═════ Information given ═════

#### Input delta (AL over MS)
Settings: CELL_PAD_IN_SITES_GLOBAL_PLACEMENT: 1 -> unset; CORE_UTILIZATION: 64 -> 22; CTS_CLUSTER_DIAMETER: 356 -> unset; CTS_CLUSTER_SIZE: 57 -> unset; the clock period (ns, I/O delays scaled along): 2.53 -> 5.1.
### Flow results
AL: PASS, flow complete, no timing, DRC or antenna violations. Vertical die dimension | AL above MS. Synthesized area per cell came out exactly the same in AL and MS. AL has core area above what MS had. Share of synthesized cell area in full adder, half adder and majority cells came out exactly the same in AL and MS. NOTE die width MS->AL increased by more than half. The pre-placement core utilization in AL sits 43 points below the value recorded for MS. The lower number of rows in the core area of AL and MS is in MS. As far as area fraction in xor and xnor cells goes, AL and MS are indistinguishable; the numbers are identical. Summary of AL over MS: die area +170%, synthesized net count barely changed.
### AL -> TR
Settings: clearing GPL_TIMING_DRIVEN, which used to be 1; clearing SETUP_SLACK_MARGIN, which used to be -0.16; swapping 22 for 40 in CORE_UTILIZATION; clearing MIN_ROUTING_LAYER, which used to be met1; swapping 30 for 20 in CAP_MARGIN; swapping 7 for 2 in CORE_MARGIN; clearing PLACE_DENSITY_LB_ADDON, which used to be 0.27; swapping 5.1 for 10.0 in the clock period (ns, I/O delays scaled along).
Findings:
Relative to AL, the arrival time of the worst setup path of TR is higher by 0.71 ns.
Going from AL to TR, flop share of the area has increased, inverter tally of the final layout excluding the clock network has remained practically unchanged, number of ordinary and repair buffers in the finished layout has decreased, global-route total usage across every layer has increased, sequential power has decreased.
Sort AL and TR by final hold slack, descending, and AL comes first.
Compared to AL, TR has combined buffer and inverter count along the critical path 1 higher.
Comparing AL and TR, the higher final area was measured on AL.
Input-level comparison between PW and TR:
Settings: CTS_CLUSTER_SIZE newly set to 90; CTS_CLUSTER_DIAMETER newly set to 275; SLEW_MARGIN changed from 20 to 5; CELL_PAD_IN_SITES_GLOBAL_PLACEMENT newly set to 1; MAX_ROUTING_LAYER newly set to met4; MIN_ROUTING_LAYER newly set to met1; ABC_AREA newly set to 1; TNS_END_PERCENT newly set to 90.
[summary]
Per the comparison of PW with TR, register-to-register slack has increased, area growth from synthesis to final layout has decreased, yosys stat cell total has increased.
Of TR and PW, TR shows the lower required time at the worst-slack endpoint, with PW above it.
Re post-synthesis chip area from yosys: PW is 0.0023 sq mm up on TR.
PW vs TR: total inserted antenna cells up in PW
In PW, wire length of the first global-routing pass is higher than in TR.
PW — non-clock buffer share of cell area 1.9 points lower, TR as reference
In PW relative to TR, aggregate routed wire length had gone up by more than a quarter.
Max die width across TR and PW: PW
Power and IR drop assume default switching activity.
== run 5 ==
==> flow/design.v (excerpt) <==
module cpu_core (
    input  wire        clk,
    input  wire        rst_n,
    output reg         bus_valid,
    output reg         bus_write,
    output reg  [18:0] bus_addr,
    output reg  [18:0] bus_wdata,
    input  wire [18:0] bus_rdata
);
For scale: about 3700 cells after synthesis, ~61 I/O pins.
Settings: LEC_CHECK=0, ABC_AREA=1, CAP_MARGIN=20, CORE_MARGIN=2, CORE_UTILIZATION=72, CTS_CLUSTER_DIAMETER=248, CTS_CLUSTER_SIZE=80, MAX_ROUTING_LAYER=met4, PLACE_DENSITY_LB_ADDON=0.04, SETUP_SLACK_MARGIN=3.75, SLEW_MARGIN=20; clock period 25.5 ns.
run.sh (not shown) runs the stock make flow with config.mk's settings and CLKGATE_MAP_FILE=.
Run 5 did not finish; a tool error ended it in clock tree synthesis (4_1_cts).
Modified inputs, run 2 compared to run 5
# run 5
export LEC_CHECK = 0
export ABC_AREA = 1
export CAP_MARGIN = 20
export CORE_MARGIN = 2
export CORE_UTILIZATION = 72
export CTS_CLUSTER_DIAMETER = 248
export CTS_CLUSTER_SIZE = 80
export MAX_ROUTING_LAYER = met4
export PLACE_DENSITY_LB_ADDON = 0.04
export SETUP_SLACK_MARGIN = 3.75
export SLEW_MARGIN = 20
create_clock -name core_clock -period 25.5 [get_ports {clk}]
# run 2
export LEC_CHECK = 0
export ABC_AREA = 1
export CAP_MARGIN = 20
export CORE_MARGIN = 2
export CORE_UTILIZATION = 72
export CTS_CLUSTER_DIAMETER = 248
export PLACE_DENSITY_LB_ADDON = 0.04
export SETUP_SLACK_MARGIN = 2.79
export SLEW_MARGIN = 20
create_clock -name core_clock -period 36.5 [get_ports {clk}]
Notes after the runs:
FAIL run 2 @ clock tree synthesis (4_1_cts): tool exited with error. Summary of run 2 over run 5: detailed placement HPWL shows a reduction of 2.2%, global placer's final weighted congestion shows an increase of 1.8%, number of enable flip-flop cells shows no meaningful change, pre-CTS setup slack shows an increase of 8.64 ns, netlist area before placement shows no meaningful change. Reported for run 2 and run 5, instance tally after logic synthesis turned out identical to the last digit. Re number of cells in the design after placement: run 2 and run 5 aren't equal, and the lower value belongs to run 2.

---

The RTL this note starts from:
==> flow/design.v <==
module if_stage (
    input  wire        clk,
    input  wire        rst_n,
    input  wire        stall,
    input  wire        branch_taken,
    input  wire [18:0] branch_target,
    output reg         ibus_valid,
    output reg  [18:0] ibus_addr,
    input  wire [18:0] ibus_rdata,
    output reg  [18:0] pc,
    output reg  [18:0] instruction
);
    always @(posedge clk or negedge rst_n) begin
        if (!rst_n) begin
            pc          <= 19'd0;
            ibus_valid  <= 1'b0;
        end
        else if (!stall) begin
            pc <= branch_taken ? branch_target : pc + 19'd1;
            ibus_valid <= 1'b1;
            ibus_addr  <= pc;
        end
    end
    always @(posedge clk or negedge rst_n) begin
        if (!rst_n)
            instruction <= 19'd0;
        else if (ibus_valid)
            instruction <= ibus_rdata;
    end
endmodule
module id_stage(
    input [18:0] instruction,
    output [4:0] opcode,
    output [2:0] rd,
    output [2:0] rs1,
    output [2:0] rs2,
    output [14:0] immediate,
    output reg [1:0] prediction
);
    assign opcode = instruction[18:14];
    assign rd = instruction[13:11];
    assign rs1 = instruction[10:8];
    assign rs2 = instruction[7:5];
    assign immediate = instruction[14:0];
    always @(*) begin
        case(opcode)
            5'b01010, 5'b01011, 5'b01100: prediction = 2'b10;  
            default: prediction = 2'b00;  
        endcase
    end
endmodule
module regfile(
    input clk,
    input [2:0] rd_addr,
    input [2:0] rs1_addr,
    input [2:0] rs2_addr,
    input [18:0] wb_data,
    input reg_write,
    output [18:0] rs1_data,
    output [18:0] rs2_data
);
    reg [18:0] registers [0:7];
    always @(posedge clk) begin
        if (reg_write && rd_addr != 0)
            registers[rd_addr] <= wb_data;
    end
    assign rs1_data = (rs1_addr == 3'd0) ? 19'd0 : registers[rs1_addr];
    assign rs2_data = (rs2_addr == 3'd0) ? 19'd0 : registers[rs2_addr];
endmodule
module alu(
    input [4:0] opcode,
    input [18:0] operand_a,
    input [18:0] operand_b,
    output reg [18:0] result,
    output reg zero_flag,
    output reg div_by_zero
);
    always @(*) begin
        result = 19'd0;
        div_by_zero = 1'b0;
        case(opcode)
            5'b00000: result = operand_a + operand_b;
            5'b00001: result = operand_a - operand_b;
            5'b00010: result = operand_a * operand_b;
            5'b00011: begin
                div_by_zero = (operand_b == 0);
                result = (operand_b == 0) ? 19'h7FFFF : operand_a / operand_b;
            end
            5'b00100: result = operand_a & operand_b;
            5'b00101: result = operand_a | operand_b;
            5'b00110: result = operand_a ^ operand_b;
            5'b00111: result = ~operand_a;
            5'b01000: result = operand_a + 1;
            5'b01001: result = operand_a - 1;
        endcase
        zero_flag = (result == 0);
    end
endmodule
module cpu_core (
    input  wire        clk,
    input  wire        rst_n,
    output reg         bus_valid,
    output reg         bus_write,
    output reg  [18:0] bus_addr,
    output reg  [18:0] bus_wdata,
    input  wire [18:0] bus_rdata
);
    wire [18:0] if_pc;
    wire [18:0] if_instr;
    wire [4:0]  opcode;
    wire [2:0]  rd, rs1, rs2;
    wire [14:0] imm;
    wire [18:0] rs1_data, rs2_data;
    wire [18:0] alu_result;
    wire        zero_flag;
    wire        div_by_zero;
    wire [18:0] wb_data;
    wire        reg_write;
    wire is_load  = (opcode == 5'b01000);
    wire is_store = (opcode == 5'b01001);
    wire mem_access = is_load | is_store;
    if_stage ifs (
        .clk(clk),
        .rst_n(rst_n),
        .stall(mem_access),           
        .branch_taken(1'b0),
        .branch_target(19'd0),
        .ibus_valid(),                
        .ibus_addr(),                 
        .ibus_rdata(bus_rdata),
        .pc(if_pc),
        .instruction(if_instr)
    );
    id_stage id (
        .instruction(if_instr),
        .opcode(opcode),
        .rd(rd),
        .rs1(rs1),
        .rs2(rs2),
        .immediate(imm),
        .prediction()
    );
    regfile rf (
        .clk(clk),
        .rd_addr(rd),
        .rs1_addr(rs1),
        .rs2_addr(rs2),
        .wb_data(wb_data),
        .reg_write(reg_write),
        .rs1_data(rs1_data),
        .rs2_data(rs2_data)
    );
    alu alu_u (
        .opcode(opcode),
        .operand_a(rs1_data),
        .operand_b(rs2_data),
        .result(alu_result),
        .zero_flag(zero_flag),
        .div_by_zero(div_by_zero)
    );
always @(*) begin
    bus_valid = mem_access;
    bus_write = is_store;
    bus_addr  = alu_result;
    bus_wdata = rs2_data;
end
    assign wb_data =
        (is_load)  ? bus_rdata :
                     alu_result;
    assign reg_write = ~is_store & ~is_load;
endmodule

═════

Retype exactly the lines above, from the one with "Input-level comparison between" through the one with "Max die width across TR and PW: PW", inclusive.

_Solution to this exercise_:
Input-level comparison between PW and TR:
Settings: CTS_CLUSTER_SIZE newly set to 90; CTS_CLUSTER_DIAMETER newly set to 275; SLEW_MARGIN changed from 20 to 5; CELL_PAD_IN_SITES_GLOBAL_PLACEMENT newly set to 1; MAX_ROUTING_LAYER newly set to met4; MIN_ROUTING_LAYER newly set to met1; ABC_AREA newly set to 1; TNS_END_PERCENT newly set to 90.
[summary]
Per the comparison of PW with TR, register-to-register slack has increased, area growth from synthesis to final layout has decreased, yosys stat cell total has increased.
Of TR and PW, TR shows the lower required time at the worst-slack endpoint, with PW above it.
Re post-synthesis chip area from yosys: PW is 0.0023 sq mm up on TR.
PW vs TR: total inserted antenna cells up in PW
In PW, wire length of the first global-routing pass is higher than in TR.
PW — non-clock buffer share of cell area 1.9 points lower, TR as reference
In PW relative to TR, aggregate routed wire length had gone up by more than a quarter.
Max die width across TR and PW: PW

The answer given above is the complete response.